Mas esse esforço fiscal está refletindo no rigor para conceder novos benefícios, e está cada dia mais difícil conseguir a liberação de auxílio-doença ou aposentadoria por invalidez. Quando o INSS fecha as portas, para muitos o caminho tem sido recorrer à Justiça.

Valdinei de Carvalho, 30, é cego do olho direito e tem apenas 20% da visão do olho esquerdo por causa de uma catarata congênita. Em outubro do ano passado, quando o problema se agravou, foi afastado da empresa de transporte onde trabalhava como despachante. A empresa pagou os primeiros 15 dias, como manda a lei. O INSS pagou dois meses e o liberou para o serviço, porém o médico do trabalho da empresa não aceitou seu retorno. Desde então sem receber, Carvalho está em um limbo e aguarda uma decisão da Justiça Federal.

“Eu tenho vários laudos, inclusive do médico que me acompanha desde a infância. O médico da empresa também disse que não tenho condições de voltar ao trabalho. Já fiz três perícias, mas o INSS negou. Entrei com um processo pedindo a aposentadoria por invalidez e estou esperando”, conta Carvalho.

Alaor Gomes de Morais, 55, também procurou a Justiça. Em junho deste ano, ele, que é diabético, teve um problema na coluna, ficou cerca de um mês internado e foi afastado da empresa. Em julho, o INSS o liberou, mas, no mesmo dia em que voltou, foi demitido do cargo de despachante de uma empresa ferroviária. De lá para cá, a doença foi se agravando. Hoje ele não consegue mais andar. “Estou sem fazer nada. Também sou cabeleireiro, mas como vou cortar cabelo se não consigo ficar em pé? Tentei auxílio-doença e me negaram. Agora dei entrada na Justiça para pedir aposentadoria por invalidez. Eu acho que o governo está fazendo tudo isso só porque não quer gastar”, diz.

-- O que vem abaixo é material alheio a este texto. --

File: src/rtl/priv_mon_pkg.sv
package priv_mon_pkg;
  localparam int unsigned SEL_VALID  = 0;
  localparam int unsigned SEL_OPCODE = 1;
  localparam int unsigned SEL_CTRL   = 2;
  localparam int unsigned CTRL_ARM   = 0;
  localparam int unsigned CTRL_CLR   = 1;
endpackage

File: src/rtl/priv_win_table.sv
module priv_win_table #(
  parameter int unsigned AW   = 16,
  parameter int unsigned NWIN = 4,
  localparam int unsigned IW  = (NWIN > 1) ? $clog2(NWIN) : 1
) (
  input  logic          clk_i,
  input  logic          rst_ni,
  input  logic          bnd_we_i,
  input  logic [IW-1:0] bnd_idx_i,
  input  logic          bnd_lim_i,
  input  logic          vld_we_i,
  input  logic [AW-1:0] wdata_i,
  input  logic [AW-1:0] chk_f_addr_i,
  input  logic [AW-1:0] chk_d_addr_i,
  output logic          hit_f_o,
  output logic          hit_d_o
);
  logic [AW-1:0]   base_q [NWIN];
  logic [AW-1:0]   lim_q  [NWIN];
  logic [NWIN-1:0] vld_q;
  logic [NWIN-1:0] hf, hd;

  always_ff @(posedge clk_i or negedge rst_ni) begin
    if (!rst_ni) vld_q <= '0;
    else if (vld_we_i) vld_q <= wdata_i[NWIN-1:0];
  end

  for (genvar i = 0; i < NWIN; i++) begin : g_win
    always_ff @(posedge clk_i or negedge rst_ni) begin
      if (!rst_ni) begin
        base_q[i] <= '0;
        lim_q[i]  <= '0;
      end else if (bnd_we_i && bnd_idx_i == IW'(i)) begin
        if (bnd_lim_i) lim_q[i] <= wdata_i;
        else           base_q[i] <= wdata_i;
      end
    end
    assign hf[i] = vld_q[i] && chk_f_addr_i >= base_q[i] && chk_f_addr_i <= lim_q[i];
    assign hd[i] = vld_q[i] && chk_d_addr_i >= base_q[i] && chk_d_addr_i <= lim_q[i];
  end

  assign hit_f_o = |hf;
  assign hit_d_o = |hd;
endmodule

File: src/rtl/priv_mode_ctrl.sv
module priv_mode_ctrl (
  input  logic clk_i,
  input  logic rst_ni,
  input  logic fetch_i,
  input  logic jump_i,
  input  logic irq_ack_i,
  input  logic rti_i,
  input  logic arm_set_i,
  output logic user_o,
  output logic enter_o
);
  logic user_q, arm_q, ret_pend_q, in_irq_q;

  assign enter_o = !user_q && arm_q && fetch_i && !irq_ack_i &&
                   (ret_pend_q || (jump_i && !in_irq_q));
  assign user_o  = user_q;

  always_ff @(posedge clk_i or negedge rst_ni) begin
    if (!rst_ni) begin
      user_q     <= 1'b0;
      arm_q      <= 1'b0;
      ret_pend_q <= 1'b0;
      in_irq_q   <= 1'b0;
    end else begin
      if (irq_ack_i)    user_q <= 1'b0;
      else if (enter_o) user_q <= 1'b1;

      if (enter_o)        arm_q <= 1'b0;
      else if (arm_set_i) arm_q <= 1'b1;

      if (rti_i)        ret_pend_q <= 1'b1;
      else if (fetch_i) ret_pend_q <= 1'b0;

      if (irq_ack_i)  in_irq_q <= 1'b1;
      else if (rti_i) in_irq_q <= 1'b0;
    end
  end
endmodule

File: src/rtl/priv_nmi_gen.sv
module priv_nmi_gen (
  input  logic clk_i,
  input  logic rst_ni,
  input  logic viol_i,
  input  logic rti_i,
  input  logic clr_i,
  output logic nmi_o,
  output logic sticky_o
);
  logic nmi_q, busy_q, sticky_q;

  always_ff @(posedge clk_i or negedge rst_ni) begin
    if (!rst_ni) begin
      nmi_q    <= 1'b0;
      busy_q   <= 1'b0;
      sticky_q <= 1'b0;
    end else begin
      nmi_q <= viol_i && !busy_q;
      if (viol_i && !busy_q) busy_q <= 1'b1;
      else if (rti_i)        busy_q <= 1'b0;
      if (viol_i && busy_q)  sticky_q <= 1'b1;
      else if (clr_i)        sticky_q <= 1'b0;
    end
  end

  assign nmi_o    = nmi_q;
  assign sticky_o = sticky_q;
endmodule

File: src/rtl/priv_monitor.sv
module priv_monitor #(
  parameter int unsigned AW        = 16,
  parameter int unsigned DW        = 8,
  parameter int unsigned NWIN      = 4,
  parameter logic [7:0]  FORBID_OP = 8'hF3,
  localparam int unsigned IW  = (NWIN > 1) ? $clog2(NWIN) : 1,
  localparam int unsigned RAW = IW + 2
) (
  input  logic           clk_i,
  input  logic           rst_ni,
  input  logic           fetch_i,
  input  logic [AW-1:0]  fetch_addr_i,
  input  logic [DW-1:0]  fetch_data_i,
  input  logic           jump_i,
  input  logic           bus_valid_i,
  input  logic [AW-1:0]  bus_addr_i,
  input  logic           irq_ack_i,
  input  logic           rti_i,
  input  logic           reg_we_i,
  input  logic [RAW-1:0] reg_addr_i,
  input  logic [AW-1:0]  reg_wdata_i,
  output logic           nmi_o,
  output logic           user_mode_o,
  output logic           sticky_o
);
  import priv_mon_pkg::*;

  logic          user, enter, eff_user, wr_ok, spec;
  logic          hit_f, hit_d, viol;
  logic [DW-1:0] op_q;

  assign eff_user = user | enter;
  assign wr_ok    = reg_we_i && !eff_user;
  assign spec     = reg_addr_i[RAW-1];

  always_ff @(posedge clk_i or negedge rst_ni) begin
    if (!rst_ni) op_q <= DW'(FORBID_OP);
    else if (wr_ok && spec && reg_addr_i[1:0] == 2'(SEL_OPCODE))
      op_q <= reg_wdata_i[DW-1:0];
  end

  priv_win_table #(.AW(AW), .NWIN(NWIN)) u_tbl (
    .clk_i        (clk_i),
    .rst_ni       (rst_ni),
    .bnd_we_i     (wr_ok && !spec),
    .bnd_idx_i    (reg_addr_i[IW:1]),
    .bnd_lim_i    (reg_addr_i[0]),
    .vld_we_i     (wr_ok && spec && reg_addr_i[1:0] == 2'(SEL_VALID)),
    .wdata_i      (reg_wdata_i),
    .chk_f_addr_i (fetch_addr_i),
    .chk_d_addr_i (bus_addr_i),
    .hit_f_o      (hit_f),
    .hit_d_o      (hit_d)
  );

  priv_mode_ctrl u_mode (
    .clk_i     (clk_i),
    .rst_ni    (rst_ni),
    .fetch_i   (fetch_i),
    .jump_i    (jump_i),
    .irq_ack_i (irq_ack_i),
    .rti_i     (rti_i),
    .arm_set_i (wr_ok && spec && reg_addr_i[1:0] == 2'(SEL_CTRL) && reg_wdata_i[CTRL_ARM]),
    .user_o    (user),
    .enter_o   (enter)
  );

  // the entering fetch is already judged as user code
  assign viol = eff_user && ((fetch_i && (fetch_data_i == op_q || !hit_f)) ||
                             (bus_valid_i && !hit_d) || reg_we_i);

  priv_nmi_gen u_nmi (
    .clk_i    (clk_i),
    .rst_ni   (rst_ni),
    .viol_i   (viol),
    .rti_i    (rti_i),
    .clr_i    (wr_ok && spec && reg_addr_i[1:0] == 2'(SEL_CTRL) && reg_wdata_i[CTRL_CLR]),
    .nmi_o    (nmi_o),
    .sticky_o (sticky_o)
  );

  assign user_mode_o = user;
endmodule

File: config.mk
export PLATFORM = sky130hd
export DESIGN_NAME = priv_monitor
export DESIGN_NICKNAME = d
export VERILOG_FILES = /design/src/rtl/priv_mon_pkg.sv /design/src/rtl/priv_win_table.sv /design/src/rtl/priv_mode_ctrl.sv /design/src/rtl/priv_nmi_gen.sv /design/src/rtl/priv_monitor.sv
export SDC_FILE = /design/constraint.sdc
export NUM_CORES = 1
export LEC_CHECK = 0
export BUFFER_PORTS_ARGS = -buffer_cell sky130_fd_sc_hd__buf_4
export CORE_ASPECT_RATIO = 1.75
export CORE_MARGIN = 1
export CORE_UTILIZATION = 53
export DETAILED_ROUTE_END_ITERATION = 12
export PLACE_DENSITY = 0.74
export SLEW_MARGIN = 20
export SYNTH_ARGS = -nofsm -noshare
export SYNTH_HDL_FRONTEND = slang
export SYNTH_SLANG_ARGS = --single-unit
File: constraint.sdc
create_clock -name clk_i -period 3.2 [get_ports clk_i]
set_clock_uncertainty 0.15 [all_clocks]
set_input_delay 0.16 -clock clk_i [delete_from_list [all_inputs] [get_ports clk_i]]
set_output_delay 0.16 -clock clk_i [all_outputs]
set_load 0.05 [all_outputs]
==> results.toml, run 1 <==
[run_status]
status = "completed"

[grt]
antenna_found_initial = 0
grt_max_degree = 88
grt_pass1_wl_mm = 55.9
grt_pass1_vias = 9986
gr-total-overflow = 0
track_usage = 0.343

[route]
vias = 9616
drt_iter0_drc = 497
ant_nets = 0
drc = 0
wl_per_cell_um = 22.5
drt_first_pass_iters = 5
wirelength_mm = 35.8
routed_via_density = 6.06

[clock_network]
post_cts_buffers = 0
cts_tree = "built"
clkLatencyLatePin_ns = 0.45
htree_levels = 4
path_clk_slew_ns = 0.06
cts_root_buf = "clkbuf_16"
cts_buffers = 17
cts.sink_count = 147
clock_path_buffers = 2

[timing]
timing.final.crit_period_ns = 2.99
setup_tns_ns = 0
finalCritPeriodShare = 0.935
max-slew-margin-rel = 0.423
tightestPinTransition_ns = 0.865
fmax_mhz = 334
hold_violations = 0
finalSetupViolCount = 0
rsz0062_at_grt = "false"
slew_viol_final = 0

[cells_and_area]
drive_gt1_frac = 0.179
fillerInstances = 1775
synthToLayoutAreaGrowth_pct = 15.7
fin_nets = 1606
final_area_um2 = 13300
num_antenna_cells = 0

[yosys]
synth_commonest_cells = "256 x ha_1, 141 x dfrtp_1, 136 x inv_1, 103 x nand2_1, 90 x a21oi_1"
yosysSeqAreaShare = 0.320
synth_nets = 1498
synth_area_per_cell_um2 = 9.82
yosys_warnings = 0
ys_types = 60
synth-edff-count = 0
syn-cell-area_um2 = 11500
yosysMostFrequentCell = "ha_1"
async_flop_share = 1.00
synth_top_cells_by_area = "dfrtp_1 31%, ha_1 28%, mux2_2 8.1%, inv_1 4.4%, a21oi_1 3.9%"
synth_ff_type = "dfrtp_1"
syn_inst = 1174
synth_seq_cells = 147
synth_top_area_cell = "dfrtp_1"
synth_top_area_share = 0.306

[placed_design]
gp_congestion = 1.01
dp_hpwl_mm = 27.6
detailed_place.area_um2 = 12500
port_buffers = 70

[worst_setup_path]
reg2reg_to = "u_nmi.busy_q"
r2r_cells = 9
critPathArrivalTime_ns = 3.21
cp-end-kind = "flop"
cp-start-kind = "flop"
r2r_slack_ns = 0.21
crit_fanout = 3
r2r_start = "u_tbl.lim_q[62]"
required_ns = 3.41
worst-setup-path-type = "reg -> reg"
timing.critical_path.from = "u_tbl.lim_q[62]"
setup.worst_path.end = "u_nmi.busy_q"

[pwr]
ir_drop_mv = 0.366
pwr_density_cell_nw_per_um2 = 605
power_leakage_nw = 6.57

[floorplan]
die_w_um = 114
core.rowCount = 71
dieArea_um2 = 22400
initial_core_util = 0.539
io_pins = 71
coreArea_um2 = 21400
die_h_um = 197

[hold_path]
hold_path_class = "in -> reg"

[flow_run]
drv_cap = 0
[sequential cells by signal, summed over array words and instances, names as in the netlist]
name and cells:
u_mode.arm_q 1, u_nmi.nmi_o 1, u_mode.user_o 1, u_mode.ret_pend_q 1, u_nmi.busy_q 1, u_nmi.sticky_o 1
u_mode.in_irq_q 1, op_q 8, u_tbl.vld_q 4, u_tbl.lim_q 64, u_tbl.base_q 64
[layout by cell type (no fill, tap or decap), types with 21 or more instances in the layout]
cell	synthesis	layout
dlygate4sd3_1	0	22
a21oi_1	90	90
nand3_1	21	21
nand2_1	103	103
buf_4	1	91
a21o_1	25	25
ha_1	256	256
nand4_1	33	33
o21ai_0	81	81
mux2_2	83	83
inv_1	136	136
dfrtp_1	141	141
[worst min-delay path by stage]
stage                   from               to  cells past startpoint
5_1_grt        reg_addr_i[1]   u_tbl.vld_q[0]                      4
2_1_floorplan         rst_ni          op_q[2]                      0
6_report       reg_addr_i[1]   u_tbl.lim_q[0]                      4
4_1_cts        reg_addr_i[1]   u_tbl.lim_q[0]                      4
3_5_place_dp          rst_ni  u_tbl.lim_q[40]                      1
3_3_place_gp          rst_ni  u_tbl.lim_q[42]                      1
[metrics by stage]
stage,util,setup slack [ns],hold WS (ns),power [W],instances
6_report,0.623,0.208,0.0520,0.00807,1587
5_1_grt,0.623,0.0322,0.0610,0.00865,1587
4_1_cts,0.623,0.264,0.0327,0.00807,1587
3_5_place_dp,0.583,0.139,0.141,0.00585,1533
3_3_place_gp,0.583,0.159,0.143,0.00571,1533
2_1_floorplan,-,0.864,-0.286,0.00474,1174
[per-layer routing]
layer,global-route usage,part of all wire
met5,0,0
met4,0.311,0.10
met3,0.0703,0.053
met2,0.570,0.48
met1,0.361,0.36
[area by class of cell]
type	count	area, µm²	area share
Clock buffer	24	512	0.0384
Timing Repair Buffer	115	935	0.0700
Clock inverter	8	123	0.00919
Tap cell	292	365	0.0274
Sequential cell	147	3690	0.276
Multi-Input combinational cell	865	7210	0.541
Inverter	136	510	0.0383
[repair_timing]
item | in CTS | in global routing
hold buffers | 22 | 0
hold endpoints to repair | 231 | 0
endpoints found under the setup margin | 0 | 0
gates resized for setup | 0 | 0
[report_power, final]
| part | internal [W] | switching (W) | total, W |
|---|---|---|---|
| clock | 0.00135 | 0.000814 | 0.00216 |
| sequential | 0.00236 | 0.000244 | 0.00260 |
| combinational | 0.00141 | 0.00190 | 0.00331 |
[logic make-up (layout without fill, tap and decap cells)]
kind of cell / after synthesis / after routing / share of synthesized area
xor gates and xnor gates: 8 / 8 / 0.00608
buffers and inverters: 162 / 283 / 0.0558
muxes: 93 / 93 / 0.0941
DFF: 147 / 147 / 0.320
AOI/OAI and AO/OA: 257 / 257 / 0.135
and+or+nand+nor: 251 / 251 / 0.111
adders and majority gates: 256 / 256 / 0.278
[worst max-delay path: stages, from the launching register on]
cell      delay [ns]
dfrtp_1         0.36
inv_1           0.08
ha_1            0.31
and4_1          0.34
nor4b_1         0.57
a221oi_1        0.20
a31o_2          0.25
a221oi_2        0.21
a21oi_1         0.18
o31ai_1         0.24
(Power assumes the default switching activity.)
==> run 2, diff against run 1 <==
--- a/config.mk
+++ b/config.mk
@@ -13,2 +13,3 @@
 export PLACE_DENSITY = 0.74
+export SKIP_CTS_REPAIR_TIMING = 1
 export SLEW_MARGIN = 20
==> constraint.sdc (replaced) <==
create_clock -name clk_i -period 3.2 [get_ports clk_i]
set_clock_uncertainty 0.15 [all_clocks]
set_input_delay 0.96 -clock clk_i [delete_from_list [all_inputs] [get_ports clk_i]]
set_output_delay 0.96 -clock clk_i [all_outputs]
set_load 0.05 [all_outputs]
==> results.toml, run 2 (synthesis results as in run 1) <==
[run_status]
status = "completed"

[worst_setup_path]
crit_top_cell = "buf_4"
cp_num_cells = 11
path_cells = "buf_4 -> buf_4 -> ha_1 -> nand4_1 -> nor4_1 -> a21boi_0 -> or4_1 -> a32oi_1 -> a221oi_2 -> a21oi_1 -> o21ai_0"
crit_slowest_cell = "or4_1"
worst-setup-path-type = "in -> reg"
cpPeakStageDelay_ns = 0.54
r2r_cells = 10
crit_fanout = 5
cp-start-kind = "primary input"
cp-end-kind = "flop"
crit_family = "compound AO/OA/AOI/OAI gates"
path_buf_inv = 2
critPathArrivalTime_ns = 3.32
required_ns = 3.36

[cells_and_area]
final_common_cell = "ha_1"
top_regs = "u_tbl.base_q (64), u_tbl.lim_q (64), op_q (8)"
synthToLayoutAreaGrowth_pct = 19.8
drive_gt1_frac = 0.239
fin_util = 0.645
fin_nets = 1674
most-common-layout-cells = "256 x ha_1, 179 x buf_4, 141 x dfrtp_1, 135 x inv_1, 103 x nand2_1"
fin_cells = 1656

[pwr]
ir_drop_mv = 0.510
pwr_density_cell_nw_per_um2 = 601
power_leakage_nw = 6.91

[clock_network]
clock_path_buffers = 2
cts.sink_count = 147
path_clk_slew_ns = 0.06
cts_buffers = 17
htree_levels = 4
cts_root_buf = "clkbuf_16"
cts_tree = "built"
clkLatencyLatePin_ns = 0.45

[placed_design]
dp_hpwl_mm = 29.6
port_buffers = 70
gp_congestion = 1.02
dp.cells = 1623

[route]
drt_first_pass_iters = 5
drc = 0
vias = 9925
drt_iter0_drc = 472
wl_per_cell_um = 22.6
ant_nets = 0
wirelength_mm = 37.4
routed_via_density = 5.99

[timing]
max-slew-margin-rel = 0.663
setup_tns_ns = 0
tightestPinTransition_ns = 0.502
slew_viol_final = 0
rsz0062_at_grt = "false"
fmax_mhz = 316
holdWs_ns = 0.335
timing.final.crit_period_ns = 3.16
finalCritPeriodShare = 0.988
finalSetupViolCount = 0
hold_violations = 0

[floorplan]
dieArea_um2 = 22400
die_w_um = 114
core.rowCount = 71
initial_core_util = 0.539
die_h_um = 197
coreArea_um2 = 21400
io_pins = 71

[grt]
gr-total-overflow = 0
track_usage = 0.356
grt_pass1_wl_mm = 57.8
grt_pass1_vias = 10500
antenna_found_initial = 1
grt_max_degree = 82

[hold_path]
hold_path_class = "in -> async"

[flow_run]
drv_cap = 0
[run 2: power by group]
part / internal (W) / total, W / switching, W
registers: 0.00236 / 0.00261 / 0.000253
logic: 0.00163 / 0.00365 / 0.00202
clock network: 0.00125 / 0.00205 / 0.000805
total: 0.00523 / 0.00831 / 0.00308
[run 2: area by class of cell]
cell class / instances / area, µm²
diodes: 1 / 2.50
fillers: 1726 / 7590
clock inverters: 8 / 98.8
flip-flops and latches: 147 / 3690
repair buffers: 183 / 1420
well taps: 292 / 365
inverters: 136 / 514
multi-input cells: 865 / 7240
clock buffers: 24 / 502
[run 2: routing by layer]
| metal | vias to the layer above | wire, µm | global-route usage |
|---|---|---|---|
| li1 | 4620 | - | - |
| met1 | 4736 | 13200 | 0.358 |
| met2 | 372 | 18000 | 0.590 |
| met3 | 197 | 1960 | 0.0727 |
| met4 | 0 | 4310 | 0.370 |
| met5 | - | 0 | 0 |
[run 2: metrics by stage]
stage | setup slack [ns] | power (W) | cell area [µm²]
after floorplan | 0.120 | 0.00474 | 11500
after global placement | -0.507 | 0.00601 | 13200
after detailed placement | -0.581 | 0.00617 | 13200
after CTS | -0.0969 | 0.00826 | 13800
after global routing | 0.00828 | 0.00886 | 13800
final | 0.0369 | 0.00831 | 13800
[run 2: path summary, 6_finish.rpt]
check,slack (ns),end,startpoint
min in group clk_i,0.34,u_mode.in_irq_q,u_mode.in_irq_q
max,0.04,u_nmi.sticky_o,bus_addr_i[15]
max reg2reg,0.27,u_nmi.busy_q,u_tbl.base_q[6]
min,0.33,u_tbl.lim_q[8],rst_ni
max in group asynchronous,2.11,op_q[0],rst_ni
min reg2reg,0.34,u_mode.in_irq_q,u_mode.in_irq_q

Para o professor de economia da Fundação Getulio Vargas (FGV/Faculdade IBS) e especialista em gestão governamental Cláudio Alfradique, a operação pente-fino é um movimento do governo para diminuir gastos com a máquina pública. “Esses mecanismos de endurecimento da avaliação nas perícias para fazer ajuste fiscal não é uma política pública que traz resultados, até porque as pessoas que estão na fila para receber os benefícios têm nível de renda muito baixo e, provavelmente, não conseguirão outra ocupação”, avalia.

O QUE É

Aposentadoria por invalidez: concedida ao trabalhador permanentemente incapaz de exercer qualquer atividade e que não possa ser reabilitado

Auxílio-doença: benefício dado em caso de doença ou acidente que torne o trabalhador temporariamente incapaz


LEI

Segurado tem direito a nova perícia

O fato de a perícia ignorar as avaliações dos médicos do trabalho e também dos especialistas que acompanham o paciente fora do INSS é uma das maiores revoltas dos trabalhadores que têm os pedidos de auxílio-doença e aposentadoria por invalidez negados. Questionado sobre os critérios usados na hora de considerar os relatórios externos, o Ministério do Desenvolvimento Social (MDS) respondeu que as avaliações são respaldadas pela lei: “As informações dos médicos apresentadas pelos segurados são parte da avaliação pericial, com prerrogativa da lei 10.876/2004, pautada pelos conhecimentos técnicos médicos, profissionais, pela legislação previdenciária e pelo código de ética médica. É importante ressaltar que existe previsão legal dada ao segurado para realização de nova perícia”.